Again, the white area area on the median (right side) is NaNs, where there was no image data in the stack, and the input _cal.fits image (left side) still has its background. The median has had the background subtracted off.

More investigation to come.

stscijgbot-jp commented 3 years ago

Comment by James Davies on JIRA:

One further note. We should check whether the pixmap computed from mapping the _cal input WCS to the resampled output WCS has any NaNs. This pixmap is used by the C drizzle code, and it handles NaNs in the pixmap when drizzling in the forward direction. It does not handle NaNs going in the reverse direction, i.e. during the blotting process. Blot is essentially an interpolation, and it doesn't handle NaNs currently. This is in the C code. If there are NaNs it could cause pixels to be dropped in the wrong locations. That said, the above images seem to show that this process is working well. I.e. no pixels look misplaced in the blotted image.

stscijgbot-jp commented 3 years ago

Comment by James Davies on JIRA:

A further thought. The comparison of the input _cal.fits image and its blotted median is pretty easy to do by eye above. The outliers pop out. But the algorithm for doing this I think needs to be revisited.

It was originally designed for STIS CCD by Phil Hodge and Dick Shaw I believe

https://www.stsci.edu/files/live/sites/www/files/home/hst/instrumentation/stis/documentation/instrument-science-reports/_documents/199822.pdf

and it has been modified somewhat for ACS and WFC3 in drizzlepac.drizCR. The version in jwst.outlier_detection is essentially the same as the drizzlepac one, but with CTE removed.

It would be nice to rethink the best way to do this for NIR and mid-IR detectors. I don't think machine learning is necessary, but something that is adaptive, that can take into account the number of stacked images in the median and account for the amount of noise suppression in the blotted image because of this, or preferably an algorithm that doesn't care about the amount of noise suppression in the median image. The amount of noise suppression can vary across the images because of differences in depth (number of overlapping exposures) if there are large dithers. And with multi-read IR detectors, its even more subtle, because the amount of noise in each pixel is loosely-correlated with the exposure time that pixel has seen, as some of the ramp may have been affected by cosmic rays (jumps). So it's not a well-defined problem. And it's not simple.
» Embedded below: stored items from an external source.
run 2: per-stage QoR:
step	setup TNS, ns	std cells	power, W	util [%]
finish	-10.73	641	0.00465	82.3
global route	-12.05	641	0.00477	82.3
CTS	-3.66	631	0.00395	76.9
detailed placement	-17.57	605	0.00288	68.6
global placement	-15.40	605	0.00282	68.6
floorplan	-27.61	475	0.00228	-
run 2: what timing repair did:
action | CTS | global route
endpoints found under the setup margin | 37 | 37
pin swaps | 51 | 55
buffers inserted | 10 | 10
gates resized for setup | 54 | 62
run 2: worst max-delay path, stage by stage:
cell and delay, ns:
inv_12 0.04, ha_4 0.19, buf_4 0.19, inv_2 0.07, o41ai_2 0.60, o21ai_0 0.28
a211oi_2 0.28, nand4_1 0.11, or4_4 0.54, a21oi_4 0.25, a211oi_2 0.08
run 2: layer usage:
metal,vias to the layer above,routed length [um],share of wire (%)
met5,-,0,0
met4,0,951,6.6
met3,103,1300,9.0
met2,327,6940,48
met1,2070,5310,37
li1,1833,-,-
==> src/rtl/result_streamer.sv <==
// Reads DEPTH result words from the output RAM in address order and streams them out through a 2-entry FIFO.
// Optional feature macro: RESULT_CHECKSUM_EN adds a running modular sum of the streamed words.
module result_streamer #(
  parameter int DATA_W = 32,
  parameter int DEPTH  = 8,
  parameter int ADDR_W = 3
) (
  input  logic              clk,
  input  logic              rst,
  input  logic              start,
  output logic              busy,
  output logic              done,
  output logic              ram_rd,
  output logic [ADDR_W-1:0] ram_addr,
  input  logic [DATA_W-1:0] ram_rdata,
  output logic              m_valid,
  input  logic              m_ready,
  output logic [DATA_W-1:0] m_data,
  output logic              m_last
`ifdef RESULT_CHECKSUM_EN
  ,
  output logic [DATA_W-1:0] checksum
`endif
);

  localparam int CW = ADDR_W + 1;
  localparam logic [CW-1:0] LAST_IDX = CW'(DEPTH - 1);
  localparam logic [CW-1:0] END_IDX  = CW'(DEPTH);

  typedef enum logic [1:0] {
    S_IDLE  = 2'd0,
    S_READ  = 2'd1,
    S_DRAIN = 2'd2,
    S_DONE  = 2'd3
  } state_t;

  state_t            state_q, state_d;
  logic [CW-1:0]     rd_idx_q, rd_idx_d;
  logic [CW-1:0]     out_idx_q, out_idx_d;
  logic              inflight_q, inflight_d;
  logic [1:0]        count_q, count_d;
  logic              wr_ptr_q, wr_ptr_d;
  logic              rd_ptr_q, rd_ptr_d;
  logic [ADDR_W-1:0] last_addr_q, last_addr_d;
  logic [DATA_W-1:0] mem_q [0:1];

  logic issue_s, handshake_s, push_s, pop_s, last_hs_s;

  // A word arriving into an empty FIFO is presented directly, which keeps one word per cycle
  // sustainable while never owning more than two words.
  always_comb begin
    issue_s     = (state_q == S_READ) && (rd_idx_q < END_IDX) &&
                  (({1'b0, count_q} + {2'b00, inflight_q}) < 3'd2);
    m_valid     = (count_q != 2'd0) || inflight_q;
    m_data      = ((count_q == 2'd0) && inflight_q) ? ram_rdata : mem_q[rd_ptr_q];
    m_last      = m_valid && (out_idx_q == LAST_IDX);
    handshake_s = m_valid && m_ready;
    pop_s       = handshake_s && (count_q != 2'd0);
    push_s      = inflight_q && !((count_q == 2'd0) && handshake_s);
    last_hs_s   = handshake_s && (out_idx_q == LAST_IDX);
    ram_rd      = issue_s;
    ram_addr    = issue_s ? rd_idx_q[ADDR_W-1:0] : last_addr_q;
    busy        = (state_q == S_READ) || (state_q == S_DRAIN);
    done        = (state_q == S_DONE);
  end

  // Next-state and counter logic.
  always_comb begin
    state_d     = state_q;
    rd_idx_d    = rd_idx_q + {{(CW-1){1'b0}}, issue_s};
    out_idx_d   = out_idx_q + {{(CW-1){1'b0}}, handshake_s};
    inflight_d  = issue_s;
    last_addr_d = issue_s ? rd_idx_q[ADDR_W-1:0] : last_addr_q;
    wr_ptr_d    = wr_ptr_q ^ push_s;
    rd_ptr_d    = rd_ptr_q ^ pop_s;
    case ({push_s, pop_s})
      2'b10:   count_d = count_q + 2'd1;
      2'b01:   count_d = count_q - 2'd1;
      default: count_d = count_q;
    endcase
    case (state_q)
      S_IDLE: begin
        if (start) begin
          state_d   = S_READ;
          rd_idx_d  = {CW{1'b0}};
          out_idx_d = {CW{1'b0}};
        end else begin
          state_d = S_IDLE;
        end
      end
      S_READ: begin
        if (last_hs_s) begin
          state_d = S_DONE;
        end else if (rd_idx_q == END_IDX) begin
          state_d = S_DRAIN;
        end else begin
          state_d = S_READ;
        end
      end
      S_DRAIN: begin
        if (last_hs_s) begin
          state_d = S_DONE;
        end else begin
          state_d = S_DRAIN;
        end
      end
      S_DONE:  state_d = S_IDLE;
      default: state_d = S_IDLE;
    endcase
  end

  // State, counters and FIFO storage; reset drops any word still in flight from the RAM.
  always_ff @(posedge clk) begin
    if (rst) begin
      state_q     <= S_IDLE;
      rd_idx_q    <= {CW{1'b0}};
      out_idx_q   <= {CW{1'b0}};
      inflight_q  <= 1'b0;
      count_q     <= 2'd0;
      wr_ptr_q    <= 1'b0;
      rd_ptr_q    <= 1'b0;
      last_addr_q <= {ADDR_W{1'b0}};
      mem_q[0]    <= {DATA_W{1'b0}};
      mem_q[1]    <= {DATA_W{1'b0}};
    end else begin
      state_q     <= state_d;
      rd_idx_q    <= rd_idx_d;
      out_idx_q   <= out_idx_d;
      inflight_q  <= inflight_d;
      count_q     <= count_d;
      wr_ptr_q    <= wr_ptr_d;
      rd_ptr_q    <= rd_ptr_d;
      last_addr_q <= last_addr_d;
      if (push_s) begin
        mem_q[wr_ptr_q] <= ram_rdata;
      end
    end
  end

`ifdef RESULT_CHECKSUM_EN
  logic [DATA_W-1:0] checksum_q;

  // Running sum of every handshaken word, restarted by each accepted start.
  always_ff @(posedge clk) begin
    if (rst) begin
      checksum_q <= {DATA_W{1'b0}};
    end else if ((state_q == S_IDLE) && start) begin
      checksum_q <= {DATA_W{1'b0}};
    end else if (handshake_s) begin
      checksum_q <= checksum_q + m_data;
    end
  end

  assign checksum = checksum_q;
`endif

endmodule
File: src/rtl/i2c_pkg.sv
// Shared types and constants for the I2C command sequencer: mode codes, controller idle code,
// sequencer state encoding and the packed command layout held in the FIFO.
package i2c_pkg;

  localparam logic I2C_READ  = 1'b0;
  localparam logic I2C_WRITE = 1'b1;

  localparam logic [3:0] I2C_ST_IDLE = 4'd0;

  typedef enum logic [1:0] {
    SEQ_IDLE  = 2'd0,
    SEQ_ISSUE = 2'd1,
    SEQ_WAIT  = 2'd2
  } seq_state_e;

  typedef struct packed {
    logic       mode;
    logic [6:0] addr;
    logic [7:0] data;
  } i2c_cmd_t;

  localparam int unsigned CMD_W = $bits(i2c_cmd_t);

endpackage

File: src/rtl/i2c_cmd_sequencer_fifo.sv
// Synchronous FIFO with occupancy count. Pointers wrap naturally because DEPTH is a power of two.
module sync_fifo #(
  parameter int unsigned WIDTH = 16,
  parameter int unsigned DEPTH = 4
) (
  input  logic                     clk,
  input  logic                     reset,
  input  logic                     wr_en_i,
  input  logic [WIDTH-1:0]         wr_data_i,
  input  logic                     rd_en_i,
  output logic [WIDTH-1:0]         rd_data_o,
  output logic [$clog2(DEPTH):0]   count_o,
  output logic                     full_o,
  output logic                     empty_o
);

  localparam int unsigned AW = $clog2(DEPTH);

  logic [WIDTH-1:0] mem_q [DEPTH];
  logic [AW-1:0]    wptr_q, rptr_q;
  logic [AW:0]      count_q, count_d;
  logic             push, pop;

  assign full_o    = (count_q == (AW+1)'(DEPTH));
  assign empty_o   = (count_q == '0);
  assign push      = wr_en_i && !full_o;
  assign pop       = rd_en_i && !empty_o;
  assign rd_data_o = mem_q[rptr_q];
  assign count_o   = count_q;

  always_comb begin
    count_d = count_q;
    if (push && !pop) begin
      count_d = count_q + 1'b1;
    end else if (pop && !push) begin
      count_d = count_q - 1'b1;
    end
  end

  always_ff @(posedge clk or posedge reset) begin
    if (reset) begin
      wptr_q  <= '0;
      rptr_q  <= '0;
      count_q <= '0;
    end else begin
      if (push) wptr_q <= wptr_q + 1'b1;
      if (pop)  rptr_q <= rptr_q + 1'b1;
      count_q <= count_d;
    end
  end

  always_ff @(posedge clk) begin
    if (push) mem_q[wptr_q] <= wr_data_i;
  end

endmodule

File: src/rtl/i2c_cmd_sequencer.sv
// Feeds queued I2C commands one at a time to the I2C controller, tracks completion through the
// controller state, returns read bytes and bounds every transaction with a timeout.
module i2c_cmd_sequencer
  import i2c_pkg::*;
#(
  parameter int unsigned DEPTH          = 4,
  parameter int unsigned TIMEOUT_CYCLES = 1024
) (
  input  logic                   clk,
  input  logic                   reset,
  input  logic                   cmd_valid_i,
  output logic                   cmd_ready_o,
  input  logic                   cmd_mode_i,
  input  logic [6:0]             cmd_addr_i,
  input  logic [7:0]             cmd_data_i,
  output logic                   rd_valid_o,
  output logic [7:0]             rd_data_o,
  output logic                   done_o,
  output logic                   timeout_err_o,
  output logic                   busy_o,
  output logic [$clog2(DEPTH):0] fifo_count_o,
  output logic                   i2c_enable_o,
  output logic                   i2c_mode_o,
  output logic [6:0]             i2c_addr_o,
  output logic [7:0]             i2c_tx_byte_o,
  input  logic [3:0]             i2c_state_i,
  input  logic [7:0]             i2c_byte_i
);

  localparam int unsigned TW = $clog2(TIMEOUT_CYCLES + 1);
  localparam logic [TW-1:0] TMAX = TW'(TIMEOUT_CYCLES - 1);

  seq_state_e       state_q, state_d;
  i2c_cmd_t         cmd_q, cmd_d, head_cmd, in_cmd;
  logic [CMD_W-1:0] head_raw;
  logic [TW-1:0]    cnt_q, cnt_d;
  logic             en_q, en_d, done_q, done_d, terr_q, terr_d, rdv_q, rdv_d;
  logic [7:0]       rdata_q, rdata_d;
  logic             pop, fifo_full, fifo_empty, ctrl_idle, timed_out;

  assign in_cmd = '{mode: cmd_mode_i, addr: cmd_addr_i, data: cmd_data_i};

  sync_fifo #(
    .WIDTH(CMD_W),
    .DEPTH(DEPTH)
  ) u_fifo (
    .clk      (clk),
    .reset    (reset),
    .wr_en_i  (cmd_valid_i),
    .wr_data_i(in_cmd),
    .rd_en_i  (pop),
    .rd_data_o(head_raw),
    .count_o  (fifo_count_o),
    .full_o   (fifo_full),
    .empty_o  (fifo_empty)
  );

  assign head_cmd  = i2c_cmd_t'(head_raw);
  assign ctrl_idle = (i2c_state_i == I2C_ST_IDLE);
  assign timed_out = (cnt_q == TMAX);

  always_comb begin
    state_d = state_q;
    cmd_d   = cmd_q;
    cnt_d   = cnt_q;
    en_d    = en_q;
    done_d  = 1'b0;
    terr_d  = 1'b0;
    rdv_d   = 1'b0;
    rdata_d = rdata_q;
    pop     = 1'b0;
    unique case (state_q)
      SEQ_IDLE: begin
        if (!fifo_empty && ctrl_idle) begin
          pop     = 1'b1;
          cmd_d   = head_cmd;
          cnt_d   = '0;
          en_d    = 1'b1;
          state_d = SEQ_ISSUE;
        end
      end
      SEQ_ISSUE: begin
        cnt_d = cnt_q + 1'b1;
        if (timed_out) begin
          en_d    = 1'b0;
          done_d  = 1'b1;
          terr_d  = 1'b1;
          state_d = SEQ_IDLE;
        end else if (!ctrl_idle) begin
          en_d    = 1'b0;
          state_d = SEQ_WAIT;
        end
      end
      SEQ_WAIT: begin
        cnt_d = cnt_q + 1'b1;
        // Controller returning to idle wins over a coincident timeout.
        if (ctrl_idle) begin
          done_d  = 1'b1;
          state_d = SEQ_IDLE;
          if (cmd_q.mode == I2C_READ) begin
            rdv_d   = 1'b1;
            rdata_d = i2c_byte_i;
          end
        end else if (timed_out) begin
          en_d    = 1'b0;
          done_d  = 1'b1;
          terr_d  = 1'b1;
          state_d = SEQ_IDLE;
        end
      end
      default: state_d = SEQ_IDLE;
    endcase
  end

  always_ff @(posedge clk or posedge reset) begin
    if (reset) begin
      state_q <= SEQ_IDLE;
      cmd_q   <= '0;
      cnt_q   <= '0;
      en_q    <= 1'b0;
      done_q  <= 1'b0;
      terr_q  <= 1'b0;
      rdv_q   <= 1'b0;
      rdata_q <= '0;
    end else begin
      state_q <= state_d;
      cmd_q   <= cmd_d;
      cnt_q   <= cnt_d;
      en_q    <= en_d;
      done_q  <= done_d;
      terr_q  <= terr_d;
      rdv_q   <= rdv_d;
      rdata_q <= rdata_d;
    end
  end

  assign cmd_ready_o   = !fifo_full;
  assign busy_o        = (state_q != SEQ_IDLE) || !fifo_empty;
  assign rd_valid_o    = rdv_q;
  assign rd_data_o     = rdata_q;
  assign done_o        = done_q;
  assign timeout_err_o = terr_q;
  assign i2c_enable_o  = en_q;
  assign i2c_mode_o    = cmd_q.mode;
  assign i2c_addr_o    = cmd_q.addr;
  assign i2c_tx_byte_o = cmd_q.data;

endmodule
Of course we could also use something like lacosmic and toss the whole resampling/blotting/median business out the window, and just work directly on the input images, but this also requires tuning.

Anyway, it would nice to get some discussion going on this, because this is not a solved problem. It would be better to come up with an adaptive algorithm in my view than have an inappropriate algorithm controlled by a proliferation of reference files for every possible detector and dithering combination scenario.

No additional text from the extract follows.